Fig 1. Order of displays shown in competition and non-competition conditions.

Fig 1

Stimulus sizes and eccentricities are displayed in degree of visual angle.

Design

In a mixed design we measured the effect of the within-subject factor Condition (competition or non-competition) and the between-subject factor Age Group on measures of attention switches measured as the latency of an eye-movement towards the target. Sticky fixations on the central schematic face (fixation greater than 5 secs), fixation shift to the ‘wrong’ direction (i.e. the opposite side to the target), ‘corrected’ saccades (an initial fixation shift to the opposite side to where the target had appeared, followed by a corrected saccade in the target direction), and the fixation position after the first saccade towards the target were automatically recorded.

Eye-tracking

A remote eye-tracker (Tobii X120) was used to sample gaze-position at a rate of 60 Hz. This device, a free-standing unit containing near infrared light sources and cameras uses analysis of the position of the corneal reflections relative to the centre of the illuminated pupils to determine gaze positions of the subject [32]. The eye tracker was controlled via a Matlab program, which was used to extract gaze positions recorded by the eye tracker in real-time during testing. To determine online whether the subject was looking at a stimulus, the distance between the coordinates of the location of the gaze measured by the eye-tracker and the centre of the screen was calculated. If the infant’s fixation was located within the screen coordinates after the infant-friendly movie was visible for a minimum of 3.3 seconds, the central stimulus appeared. The central stimulus remained visible for at least 2 seconds before the target appeared, to avoid the infants becoming upset by the disappearance of the central stimulus as soon as they looked at it. If, after this period, fixation lay within the stimulus for more than 20 samples (0.33 seconds), this was considered a fixation on the stimulus which then triggered the onset of the peripheral target. The central stimulus either disappeared at the onset of the peripheral target (NC = non-competition condition) or remained visible for the duration of the peripheral target (C = competition). The peripheral target disappeared when the infants had fixated it (defined as a fixation within 8.8deg from the centre of the target) for at least 333 ms. S1 Text describes the MATLAB routine which was used to define a correct saccade and to filter out noisy data.

Procedure

The eye-tracker was calibrated on an adult before the experiment started, using a five point routine, which took no more than two minutes. Pilot work showed that this improved data quality compared to attempting such a calibration procedure on individual infants. In setting-up, it was found with infants aged 3 months and younger that the eye tracker frequently did not initially register a signal from the infants’ pupils. This could usually be overcome (a) by adjusting the infant’s position so that the eye tracker viewed the infant from further below the infant’s line of sight; (b) by placing one or more neutral density filters over the eye tracker face plate to reduce intensity by 0-3-1.5 log units. The success of this method suggests that the youngest infants have a highly reflective fundus of the eye which takes the bright pupil image beyond the dynamic range of the Tobii eye tracker.
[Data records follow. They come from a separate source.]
**src/rtl/pdwa_pkg.sv**
```systemverilog
`default_nettype none
package pdwa_pkg;

	localparam int DESTINATIONS_DEF = 16;
	localparam int CAPACITY_DEF     = 64;
	localparam int MAX_WORDS_DEF    = 64;
	localparam int OUT_DEPTH_DEF    = 4;
	localparam int CMD_DEPTH_DEF    = 2;

	localparam int CFG_W  = 7;
	localparam int DIDX_W = 8;
	localparam int CNT_W  = 7;

	localparam logic [2:0] MODE_ADD   = 3'd0;
	localparam logic [2:0] MODE_FLUSH = 3'd1;
	localparam logic [2:0] MODE_FORCE = 3'd2;
	localparam logic [2:0] MODE_ALL   = 3'd3;
	localparam logic [2:0] MODE_QUERY = 3'd4;

	localparam logic KIND_MSG   = 1'b0;
	localparam logic KIND_QUERY = 1'b1;

	localparam logic REG_PERIOD   = 1'b0;
	localparam logic REG_OWN_RANK = 1'b1;

	typedef struct packed {
		logic [2:0]  mode;
		logic [3:0]  destination;
		logic [63:0] value;
		logic [7:0]  tag;
	} in_t;

	typedef struct packed {
		logic        kind;
		logic [63:0] word;
		logic [3:0]  dest_out;
		logic [7:0]  tag_out;
		logic [3:0]  source_rank;
		logic        last;
		logic        needs_flush;
	} out_t;

	typedef struct packed {
		logic              query;
		logic              nf;
		logic [DIDX_W-1:0] dest;
		logic [7:0]        tag;
		logic [CNT_W-1:0]  count;
	} cmd_t;

endpackage
`default_nettype wire

```
**src/rtl/pdwa_back.sv**
```systemverilog
`default_nettype none
module pdwa_back #(
	parameter int CAPACITY  = 64,
	parameter int AW        = 10,
	parameter int OUT_DEPTH = 4,
	localparam int OCW = $clog2(OUT_DEPTH + 1)
) (
	input  wire logic           clk,
	input  wire logic           arst_n,
	input  wire logic           cmd_empty,
	output logic                cmd_pop,
	input  wire pdwa_pkg::cmd_t cmd,
	output logic      [AW-1:0]  ram_raddr,
	input  wire logic [63:0]    ram_rdata,
	input  wire logic [3:0]     own_rank,
	input  wire logic [OCW-1:0] out_count,
	output logic                out_push,
	output pdwa_pkg::out_t      out_data,
	output logic                flush_done
);
	import pdwa_pkg::*;

	logic              stream_q;
	logic [DIDX_W-1:0] dest_q;
	logic [7:0]        tag_q;
	logic [CNT_W-1:0]  cnt_q;
	logic [CNT_W-1:0]  idx_q;

	logic              v_s1;
	logic              query_s1;
	logic              nf_s1;
	logic [3:0]        dest_s1;
	logic [7:0]        tag_s1;
	logic              last_s1;

	logic              space;
	logic              issue_rd;
	logic              last_rd;

	// credit covers the result still in the output stage, a ram word or a query answer
	assign space      = ((OCW + 1)'(out_count) + (OCW + 1)'(v_s1)) < (OCW + 1)'(OUT_DEPTH);
	assign cmd_pop    = !stream_q && !cmd_empty && space;
	assign issue_rd   = stream_q && space;
	assign last_rd    = ((idx_q + 1'b1) == cnt_q);
	assign flush_done = issue_rd && last_rd;
	assign ram_raddr  = AW'(dest_q) * AW'(CAPACITY) + AW'(idx_q);

	always_ff @(posedge clk or negedge arst_n) begin
		if (!arst_n) begin
			stream_q <= 1'b0;
			v_s1     <= 1'b0;
		end else begin
			v_s1 <= (cmd_pop && cmd.query) || issue_rd;
			if (cmd_pop && !cmd.query) begin
				stream_q <= 1'b1;
			end else if (flush_done) begin
				stream_q <= 1'b0;
			end
		end
	end

	always_ff @(posedge clk) begin
		if (cmd_pop) begin
			dest_q   <= cmd.dest;
			tag_q    <= cmd.tag;
			cnt_q    <= cmd.count;
			idx_q    <= '0;
			query_s1 <= 1'b1;
			nf_s1    <= cmd.nf;
			dest_s1  <= cmd.dest[3:0];
			tag_s1   <= '0;
			last_s1  <= 1'b1;
		end else if (issue_rd) begin
			idx_q    <= idx_q + 1'b1;
			query_s1 <= 1'b0;
			nf_s1    <= 1'b0;
			dest_s1  <= dest_q[3:0];
			tag_s1   <= tag_q;
			last_s1  <= last_rd;
		end
	end

	assign out_push = v_s1;

	always_comb begin
		out_data.kind        = query_s1 ? KIND_QUERY : KIND_MSG;
		out_data.word        = query_s1 ? 64'd0 : ram_rdata;
		out_data.dest_out    = dest_s1;
		out_data.tag_out     = tag_s1;
		out_data.source_rank = own_rank;
		out_data.last        = last_s1;
		out_data.needs_flush = nf_s1;
	end

endmodule
`default_nettype wire

```
**config.mk**
```make
export PLATFORM = sky130hd
export DESIGN_NAME = pdwa_back
export DESIGN_NICKNAME = d
export VERILOG_FILES = /design/src/rtl/pdwa_pkg.sv /design/src/rtl/pdwa_back.sv
export SDC_FILE = /design/constraint.sdc
export NUM_CORES = 1
export LEC_CHECK = 0
export BUFFER_PORTS_ARGS = -buffer_cell sky130_fd_sc_hd__buf_4
export CAP_MARGIN = 15
export CORE_UTILIZATION = 30
export CTS_BUF_LIST = sky130_fd_sc_hd__clkbuf_16
export DETAILED_ROUTE_END_ITERATION = 10
export GPL_ROUTABILITY_DRIVEN = 0
export PLACE_DENSITY_LB_ADDON = 0.3
export SYNTH_ARGS = -nofsm -noshare
export SYNTH_HDL_FRONTEND = slang
export SYNTH_SLANG_ARGS = --single-unit
```
**constraint.sdc**
```tcl
create_clock -name clk -period 6.5 [get_ports clk]
set_clock_uncertainty 0.05 [all_clocks]
set_input_delay 0.325 -clock clk [delete_from_list [all_inputs] [get_ports clk]]
set_output_delay 0.325 -clock clk [all_outputs]
set_load 0.02 [all_outputs]
```
* Yosys cells after proc, flatten, opt, wreduce, memory -nomap -nowiden
Cells that the tools add are included.
** Storage, ports and cells
- Flip-flop bits (word level) :: 43
- Input bits :: 99
** Operators by class
- Add/subtract/negate cells :: 3
- $lt $le $gt $ge :: 1
- Eq/ne operators :: 1
- Mux-type cells :: 8
- Reductions and logical operators :: 12
** Operator list (count)
- $mux W64 :: 1
- $add A10 B7 Y10 :: 1
- $mux W4 :: 2
- $add A7 B1 Y7 const B :: 1
- $eq A7 B7 Y1 :: 1
- $logic_and A1 B1 Y1 :: 6
- $mux W1 :: 5
- $add A3 B1 Y4 :: 1
- $lt A4 B3 Y1 const B :: 1
- $reduce_bool A2 Y1 :: 2
- $logic_not A1 Y1 :: 3
- $logic_or A1 B1 Y1 :: 1

* Logic depth before layout (Yosys ltp)
Gate-level depths: netlist of run 1.
- Depth in word-level cells :: 6
- Depth in mapped cells :: 6
- Mapped depth without buffers :: 6

* Least setup slack after synthesis of run 1
Ideal clock, no wire load.
- Path type :: flip-flop to flip-flop
- Start point :: reg v_s1 (netlist: out_push)
- End point :: reg cnt_q[0], enable pin
- Setup time :: 399 ps
- Data arrival time :: 2049 ps
- Setup slack :: 4002 ps
- Cell stages (with the launch flop) :: 4
- Cell sequence :: dfrtp_1 and3_1 nor4_2 clkbuf_1
** On the way
- Cells in the longest elaborated chain, start to end :: 3
** Ends and longest elaborated chain
- start, declared :: line pdwa_back.sv:29 : logic v_s1;
- start signal, assigned :: line pdwa_back.sv:53 : v_s1 <= (cmd_pop && cmd.query) || issue_rd;
- $add A3 B1 Y4 :: line pdwa_back.sv:41 : assign space = ((OCW + 1)'(out_count) + (OCW + 1)'(v_s1)) < (OCW + 1)'(OUT_DEPTH);
- $lt A4 B3 Y1 :: line pdwa_back.sv:41
- $logic_and A1 B1 Y1 :: line pdwa_back.sv:42 : assign cmd_pop = !stream_q && !cmd_empty && space;
- via cmd_pop :: line pdwa_back.sv:11 : output logic cmd_pop,
- end signal, assigned :: line pdwa_back.sv:66 : cnt_q <= cmd.count;
- end, declared :: line pdwa_back.sv:26 : logic [CNT_W-1:0] cnt_q;
The timed path passes the listed nets, and every way through them passes these cells.
A chain may end at the register's enable or synchronous reset.

* Worst setup path after layout of run 1
- Start point :: reg v_s1 (netlist: out_push)
- End point :: out flush_done
** On the way
- Cells in the longest elaborated chain, start to end :: 4
** Ends and longest elaborated chain
- $add A3 B1 Y4 :: line pdwa_back.sv:41
- $lt A4 B3 Y1 :: line pdwa_back.sv:41
- $logic_and A1 B1 Y1 :: line pdwa_back.sv:43 : assign issue_rd = stream_q && space;
- $logic_and A1 B1 Y1 :: line pdwa_back.sv:45 : assign flush_done = issue_rd && last_rd;
- end, declared :: line pdwa_back.sv:19 : output logic flush_done
No other way between the ends.

==> flow_summary_export.csv, run 1 <==
group,metric,value,unit
final_layout,final_common_cell,"buf_4",
synth,synth_area_leaders,"edfxtp_1 (32%), nor2b_1 (18%), dfxtp_1 (15%)",
timing,period_share,0.449,
clock_network,clockBufferDepth,2,
route,vias_per_cell,4.27,
clock_network,htreeDepth,2,
final_layout,area_growth,66.4,%
power,combPwrFrac,0.481,
synth,yosysWarnings,0,
synth,ys_ff_latch,43,
global_routing,grt_pass1_vias,1795,
route,drt_pass1_iterations,4,
timing,setup_slack,3.58,ns
clock_network,path_clk_slew,0.06,ns
placement,dp_hpwl,5110,um
critical_path,r2r_setup_slack,4.18,ns
synth,yosysTopAreaCellShare,0.318,
final_layout,drive_gt1_frac,0.514,
final_layout,post-route-util,0.517,
route,wl_per_cell,13.7,um
route,vias,2093,
timing,finalMaxSlewViolations,0,
floorplan,core,7290,um2
power,power.internal,783,uW
floorplan,start_util,0.311,
power,switching_power,522,uW
power,switching_share,0.400,
critical_path,r2r_cells,5,
power,p_per_area,346,nW/um2
clock_network,post-cts-setup-buffer-count,0,
timing,tightest_slew,1.12,ns
timing,fmax,0.342,GHz
floorplan,die_height,88.9,um
clock_network,clkLatencyLatePin,0.27,ns
synth,synth_area,2260,um2
timing,rsz0062_at_grt,"no",
power,pwr-share-seq,0.342,
route,drtIter0Drc,43,
clock_network,cts-resized-gates,0,
critical_path,cp-start-kind,"flop",
clock_network,cts.sinks,43,
final_layout,diodes,0,
final_layout,final_cell_mix,"buf_4 (183), nor2b_1 (64), edfxtp_1 (24)",
route,postRouteAntennaNets,0,
floorplan,num_rows,31,
run,drv_cap,0,
critical_path,end_kind,"output port",
clock_network,cts_root_buf,"clkbuf_16",
floorplan,die_w,88.9,um
synth,synth_nets,327,
synth,synth_top_area_cell,"edfxtp_1",
global_routing,grt_first_pass_wirelength,8990,um
clock_network,cts_tree,"built",
floorplan,dieArea,7900,um2
final_layout,fin_nets,492,
timing,finalSetupViolations,0,
placement,post-place-ws,3.81,ns
clock_network,cts_hold_buf,1,
route,remaining_drc_errors,0,
clock_network,numCtsBuffers,5,
timing,setup_tns,0,ns
global_routing,grt_overflow,0,
power,p_leak,0.00177,uW
power,ir_drop,0.175,mV
critical_path,arrival,2.55,ns
global_routing,gr-usage-all-layers,0.153,
route,wl,6720,um
critical_path,path_class,"reg2out",
placement,io_buffers,182,
global_routing,antenna_found_initial,0,
synth,syn-mean-instance-area,10.1,um2
global_routing,grt_max_degree,67,
floorplan,io_pins,195,
power,p_clk_frac,0.177,
run_status,status,"completed",
timing,hold_violations,0,
timing,maxSlewHeadroom,0.254,
hold_path,hold_depth,1,
hold_path,min_path_type,"in2reg",
critical_path,worst_ep_required_time,6.12,ns
critical_path,crit_fanout,15,
synth,synth_cell_types,32,
timing,post-route-min-period,2.92,ns
synth,synth-seq-area-share,0.491,
synth,syn_inst,225,
per-layer routing:
metal	part of all wire	GRT usage	vias up
li1	-	-	1060
met1	0.44	0.205	940
met2	0.48	0.236	88
met3	0.076	0.0438	5
met4	0.0079	0.0484	0
met5	0	0	-
sequential cells by signal, summed over array words and instances (netlist names):
| name | count |
|---|---|
| out_push | 1 |
| stream_q | 1 |
| dest_s1 | 4 |
| query_s1 | 1 |
| dest_q | 4 |
| tag_q | 8 |
| last_s1 | 1 |
| cnt_q | 7 |
| idx_q | 7 |
| nf_s1 | 1 |
| tag_s1 | 8 |
cells by family after synthesis:
group / after synthesis / share of synthesized area
mux: 4 / 0.0199
flops: 43 / 0.491
simple gates: 115 / 0.294
compound gates: 17 / 0.0481
buf+inv: 28 / 0.0729
xor+xnor: 15 / 0.0580
fa+ha+maj: 3 / 0.0166
worst max-delay path, cell delays in order (launching register included):
cell,delay (ns)
dfrtp_1,0.38
and3_1,0.24
nor3b_2,0.84
nand4_1,0.23
a221oi_2,0.37
buf_4,0.21
cell type report:
cell class	instances	area [um2]
Tap cell	99	124
Sequential cell	43	1110
Clock buffer	5	125
Timing Repair Buffer	184	1380
Fill cell	691	3520
Inverter	2	7.51
Multi-Input combinational cell	154	1000
Clock inverter	3	12.5
synth_stat cells, drive strengths merged:
| master | n |
|---|---|
| o211ai | 2 |
| o21a | 1 |
| nand2 | 23 |
| inv | 2 |
| nand4 | 5 |
| nor4 | 1 |
| nand3 | 3 |
| or4b | 1 |
| mux2 | 4 |
| dfrtp | 2 |
| nor3 | 2 |
| and2 | 1 |
| a21o | 1 |
| a221oi | 1 |
| nand2b | 3 |
| and3 | 1 |
| a211o | 1 |
| nor2 | 7 |
| buf | 15 |
| a21oi | 11 |
| xnor2 | 8 |
| xor2 | 7 |
| or3b | 3 |
| clkbuf | 11 |
| edfxtp | 24 |
| ha | 3 |
| nor3b | 1 |
| nor2b | 64 |
| dfxtp | 17 |
path summary, 6_finish.rpt:
check | start | end
worst min register to register | tag_s1[7] | tag_s1[7]
worst min-delay path | cmd[13] | tag_q[6]
min in group asynchronous | arst_n | out_push
max in group asynchronous | arst_n | stream_q
worst max register to register | out_push | stream_q
worst max-delay path | out_push | flush_done
power by group through the flow:
| stage | sequential, uW | clock (uW) | combinational (uW) |
|---|---|---|---|
| floorplan | 434 | 0 | 383 |
| global placement | 449 | 0 | 628 |
| detailed placement | 452 | 0 | 633 |
| CTS | 447 | 238 | 635 |
| global route | 461 | 250 | 674 |
| finish | 447 | 231 | 627 |
through the flow:
| step | instance area (um2) | hold WS, ns | instances | power (uW) |
|---|---|---|---|---|
| floorplan | 2260 | -0.0206 | 225 | 817 |
| detailed placement | 3620 | 0.0593 | 481 | 1080 |
| CTS | 3770 | 0.165 | 490 | 1320 |
| finish | 3770 | 0.173 | 490 | 1300 |
| global placement | 3620 | 0.0588 | 481 | 1080 |
| global route | 3770 | 0.160 | 490 | 1380 |
Note: power is estimated with default switching activity, not from simulation.
==> run 2, diff against run 1 <==
==> constraint.sdc (replaced) <==
create_clock -name clk -period 2.92 [get_ports clk]
set_clock_uncertainty 0.05 [all_clocks]
set_input_delay 0.146 -clock clk [delete_from_list [all_inputs] [get_ports clk]]
set_output_delay 0.146 -clock clk [all_outputs]
set_load 0.02 [all_outputs]
==> run 2 against run 1 <==
Net effect:
- sequential power grew 110%
- routed wire length rose by 4.8%
- via count grew 3.2%
- highest routed layer unchanged
- first-iteration DRC count rose to 2.8 times the previous value
- critical path type unchanged
- final cell count grew 4.1%
- clock power up 120%
==> flow_summary_export.csv, run 2 (synthesized netlist as in run 1, its figures left out) <==
group,metric,value,unit
run_status,status,"completed",
route,wl_per_cell,13.8,um
power,power,2950,uW
critical_path,reg2reg_to,"stream_q",
timing,period_share,0.878,
clock_network,clkLatencyLatePin,0.28,ns
critical_path,crit_path_start,"idx_q[0]",
power,combPwrFrac,0.502,
final_layout,reg.largest.list,"tag_q x8, tag_s1 x8",
route,remaining_drc_errors,0,
critical_path,cp-start-kind,"flop",
critical_path,endpoint,"flush_done",
route,wl,7050,um
power,switching_power,1180,uW
global_routing,gr-usage-all-layers,0.168,
critical_path,worst_ep_required_time,2.72,ns
power,switching_share,0.401,
global_routing,use_met1,0.222,
run,drv_cap,0,
floorplan,core,7290,um2
global_routing,antenna_found_initial,0,
final_layout,diodes,0,
final_layout,area_growth,74.8,%
critical_path,r2r_cells,6,
final_layout,fin_nets,512,
power,pwr-share-seq,0.322,
route,vias,2160,
final_layout,final_common_cell,"buf_4",
floorplan,die_height,88.9,um
clock_network,cts_root_buf,"clkbuf_16",
power,p_per_area,745,nW/um2
global_routing,met3_usage,0.0420,
power,power.internal,1770,uW
global_routing,grt_pass1_vias,1950,
timing,finalMaxSlewViolations,0,
global_routing,met2_usage,0.271,
timing,finalSetupViolations,0,
global_routing,grt_first_pass_wirelength,9960,um
timing,hold_violations,0,
timing,maxSlewHeadroom,0.616,
power,p_clk_frac,0.175,
timing,post-route-min-period,2.56,ns
final_layout,final_cell_mix,"buf_4 (186), nor2b_1 (64), edfxtp_1 (24)",
hold_path,min_path_type,"in2reg",
clock_network,path_clk_slew,0.06,ns
floorplan,io_pins,195,
global_routing,gr-max-usage-layer,"met2",
route,vias_per_cell,4.24,
critical_path,path_class,"reg2out",
clock_network,post-cts-setup-buffer-count,0,
power,p_leak,0.00185,uW
clock_network,cts_tree,"built",
global_routing,grt_overflow,0,
power,ir_drop,0.398,mV
route,postRouteAntennaNets,0,
floorplan,num_rows,31,
floorplan,dieArea,7900,um2
critical_path,arrival,2.37,ns
timing,tightest_slew,0.577,ns
timing,fmax,0.390,GHz
clock_network,htreeDepth,2,
floorplan,start_util,0.311,
final_layout,drive_gt1_frac,0.494,
timing,rsz0062_at_grt,"no",
critical_path,r2r_setup_slack,0.77,ns
critical_path,crit_fanout,7,
clock_network,numCtsBuffers,5,
critical_path,r2r_start,"idx_q[0]",
global_routing,grt_max_degree,38,
route,drtIter0Drc,120,
critical_path,end_kind,"output port",
clock_network,cts.sinks,43,
clock_network,clockBufferDepth,2,
route,drt_pass1_iterations,4,
floorplan,die_w,88.9,um
timing,setup_tns,0,ns
placement,dp_hpwl,5370,um
placement,io_buffers,182,
-- run 2: metal layers --
layer | vias up | share of wire
li1 | 1099 | -
met1 | 971 | 0.43
met2 | 84 | 0.48
met3 | 6 | 0.072
met4 | 0 | 0.013
met5 | - | 0
-- run 2: how the worst min path moves through the flow --
stage | to | depth (start not counted) | slack, ns | start
after global placement | out_push | 1 | -0.12 | arst_n
after global routing | dest_q[2] | 1 | 0.001 | cmd[17]
final | dest_q[0] | 1 | 0.006 | cmd[15]
after detailed placement | stream_q | 1 | -0.12 | arst_n
after CTS | dest_q[0] | 1 | 0.0005 | cmd[15]
after floorplan | out_push | 0 | -0.20 | arst_n
-- run 2: stage by stage --
stage / util / cells / setup WS [ns] / area [um2] / hold WS, ns
2_1_floorplan: - / 225 / 0.422 / 2260 / -0.200
3_3_place_gp: 0.499 / 484 / 0.705 / 3640 / -0.120
3_5_place_dp: 0.499 / 484 / 0.646 / 3640 / -0.118
4_1_cts: 0.542 / 509 / 0.347 / 3950 / 0.000506
5_1_grt: 0.543 / 510 / 0.205 / 3960 / 0.00104
6_report: 0.543 / 510 / 0.355 / 3960 / 0.00597
-- run 2: final cells by class --
class	count	area, um2
sequential	43	1110
clock inverter	3	11.3
timing repair buffer	204	1580
tap	99	124
inverter	2	7.51
fill	671	3330
multi-input combinational	154	1000
clock buffer	5	125
-- run 2: critical path: stages (launching register included) --
cell	delay, ns
dfxtp_1	0.47
ha_1	0.32
nand2b_1	0.12
o211ai_1	0.15
or3b_2	0.46
a221oi_2	0.35
buf_4	0.21
-- run 2: power by group through the flow --
stage / clock (uW) / combinational, uW / sequential (uW)
after detailed placement: 0 / 1470 / 959
after global placement: 0 / 1460 / 957
after global routing: 562 / 1590 / 981
after CTS: 530 / 1490 / 951
final: 517 / 1480 / 950
after floorplan: 0 / 852 / 967
-- run 2: what timing repair did --
item                      CTS  global route
hold endpoints to repair   18             1
gates resized for setup     0             0
hold buffers               17             1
The infant was seated on the parent’s lap. Normal room lighting was used throughout testing. The parent wore sunglasses that were opaque to the infra-red used by the eye-tracker to ensure that the eye-tracker did not pick up the parent’s eyes. NC and C conditions, with left- or right-sided targets, were selected by the program in a random order. In the second group of infants these trials were randomly interleaved with trials in different stimulus conditions; therefore this group was not included in the learning effect analyses. Videos were shown between trials to sustain the infants’ attention and if the infants showed any signs of boredom, they were turned away from the screen for a few minutes until they appeared attentive again. Testing continued until the infant became tired or bored, which was usually the case after approximately 10–20 minutes of testing.

Results

There was no significant difference in saccade latency between the two recruitment groups, F(1, 59) = .068, p = .796, and no significant interactions of group with the other effects (Age: F(1, 59) = 1.197, p = .278, Condition: F(1, 59) = 0.236, p = .627, three-way interaction with Age and Condition: F(1, 1941) = 0.110, p = .741), suggesting that both subject groups are comparable. Infants from the combined groups were divided into two different age ranges: younger than 4 months (n = 30, M age = 2.34 months, SD = 0.65) and older than 4 months (n = 37, M age = 6.03 months, SD = 1.31), as the main changes in attention shifts have been described to take place between 2 and 4 months from previous studies [review: 16]. Datasets are provided in S1S3 Datasets.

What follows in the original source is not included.